2. A heat exchanger as defined in claim 1, wherein the connection pipe is a bare pipe which is not clad with a brazing agent layer.

3. A heat exchanger as defined in claim 1, wherein the pipe joint is a block of a given shape for flange connection, and the block has a flat top face which is formed with the cylindrical bore penetrating the top face.

4. A heat exchanger as defined in claim 1, wherein the cylindrical bore is of a diameter larger than that of the connection pipe so that the end portion of the connection pipe inserted in the bore may freely slip out of the bore.

5. A heat exchanger as defined in claim 1, wherein an inner end of the cylindrical bore continues to a passage for the medium, with the passage being of a diameter smaller than that of the bore, and a shoulder is formed between the inner end and the passage.

6. A heat exchanger as defined in claim 1, wherein the cylindrical brazing agent piece is made of a clad material having its both surfaces clad with a brazing agent layer.

7. A heat exchanger as defined in claim 6, wherein the clad material is composed of an aluminum core sheet having both surfaces clad with the brazing agent layer, and the cylindrical brazing agent piece is a pressed product of the clad material.

8. A heat exchanger as defined in claim 1, wherein the cylindrical brazing agent piece comprises a cylindrical body which has a first flange and a second flange, with the first flange extending radially and outwardly from an end of the cylindrical body, and with the second flange extending radially and inwardly from another end of the cylindrical body.

9. A heat exchanger as defined in claim 8, wherein the cylindrical body of the cylindrical brazing agent piece is shaped as a tapered short pipe.

10. A heat exchanger as defined in claim 8, wherein the first flange of the cylindrical brazing agent piece has an annular oblique protrusion extending outwardly and upwardly from the annular outer edge of the first flange.

11. A heat exchanger as defined in claim 8, wherein the cylindrical body of the cylindrical brazing agent piece is shaped as a tapered short pipe, and the cylindrical body has an inner portion including the second flange and divided by a plurality of slits which are spaced apart from one another.

12. A heat exchanger as defined in claim 8, wherein the cylindrical body of the cylindrical brazing agent piece is composed of a half adjacent to the first flange and another half integral with the half and adjacent to the second flange, wherein the former half having its middle portion throttled inwardly is of a shape resembling a Japanese hand drum, with the latter half having its middle portion expanded outwardly is of a shape resembling a barrel.

13. A heat exchanger as defined in claim 1, wherein the pipe joint is a block of a given shape for flange connection, and the block has a flat top face which is formed with the cylindrical bore penetrating the face, with the block further having a shoulder formed at a deepest region of the bore, wherein the cylindrical brazing agent piece comprises a cylindrical body which has a first flange and a second flange, with the first flange extending radially and outwardly from an end of the cylindrical body, and with the second flange extending radially and inwardly from another end of the cylindrical body, and wherein the second flange rests on the shoulder, with the first flange bearing against the flat top face of the joint.

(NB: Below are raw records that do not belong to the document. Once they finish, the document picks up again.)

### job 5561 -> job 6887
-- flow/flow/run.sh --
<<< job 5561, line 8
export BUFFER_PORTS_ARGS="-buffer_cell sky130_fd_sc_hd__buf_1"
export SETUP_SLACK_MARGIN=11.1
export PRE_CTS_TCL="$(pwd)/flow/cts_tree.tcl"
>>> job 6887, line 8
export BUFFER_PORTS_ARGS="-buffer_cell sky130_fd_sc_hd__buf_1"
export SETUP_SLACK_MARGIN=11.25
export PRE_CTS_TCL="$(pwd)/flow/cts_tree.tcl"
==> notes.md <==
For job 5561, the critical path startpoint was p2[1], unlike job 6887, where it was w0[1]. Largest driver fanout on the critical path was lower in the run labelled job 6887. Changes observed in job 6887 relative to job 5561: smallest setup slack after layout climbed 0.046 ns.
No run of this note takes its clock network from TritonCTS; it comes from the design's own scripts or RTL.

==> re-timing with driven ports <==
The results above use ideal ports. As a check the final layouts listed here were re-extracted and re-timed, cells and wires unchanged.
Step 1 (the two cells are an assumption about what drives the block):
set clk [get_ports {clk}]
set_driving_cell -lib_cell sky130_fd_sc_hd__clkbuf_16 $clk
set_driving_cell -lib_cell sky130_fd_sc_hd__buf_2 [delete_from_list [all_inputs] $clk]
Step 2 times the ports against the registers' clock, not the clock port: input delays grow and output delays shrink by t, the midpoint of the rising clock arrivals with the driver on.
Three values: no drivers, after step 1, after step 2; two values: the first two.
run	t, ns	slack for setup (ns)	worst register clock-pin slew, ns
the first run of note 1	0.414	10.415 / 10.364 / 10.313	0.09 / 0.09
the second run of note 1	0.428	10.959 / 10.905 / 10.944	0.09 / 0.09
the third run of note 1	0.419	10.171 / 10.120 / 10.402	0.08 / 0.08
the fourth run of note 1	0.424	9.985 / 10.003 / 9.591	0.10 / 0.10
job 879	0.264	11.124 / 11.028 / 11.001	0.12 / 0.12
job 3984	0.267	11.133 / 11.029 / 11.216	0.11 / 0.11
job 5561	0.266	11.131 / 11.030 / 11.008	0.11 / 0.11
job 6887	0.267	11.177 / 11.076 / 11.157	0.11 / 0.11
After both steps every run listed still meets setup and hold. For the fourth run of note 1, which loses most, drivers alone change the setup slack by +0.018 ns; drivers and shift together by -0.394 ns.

14. A heat exchanger as defined in claim 1, wherein the cylindrical brazing agent piece comprises a cylindrical body which has a first flange extending radially and outwardly from one end of the cylindrical body, and a second flange extending radially and inwardly from other end opposite to the one end of the cylindrical body, such that an inner end of said connection pipe in the bore terminates short of a shoulder formed at an innermost region of the cylindrical bore, and such that the second flange of the cylindrical brazing agent piece is interposed between the inner end of said pipe and the shoulder in the pipe insertion bore.

15. A heat exchanger as defined in claim 1, wherein the cylindrical brazing agent piece comprises a cylindrical body having a flange which extends radially and outwardly from an end of the cylindrical body.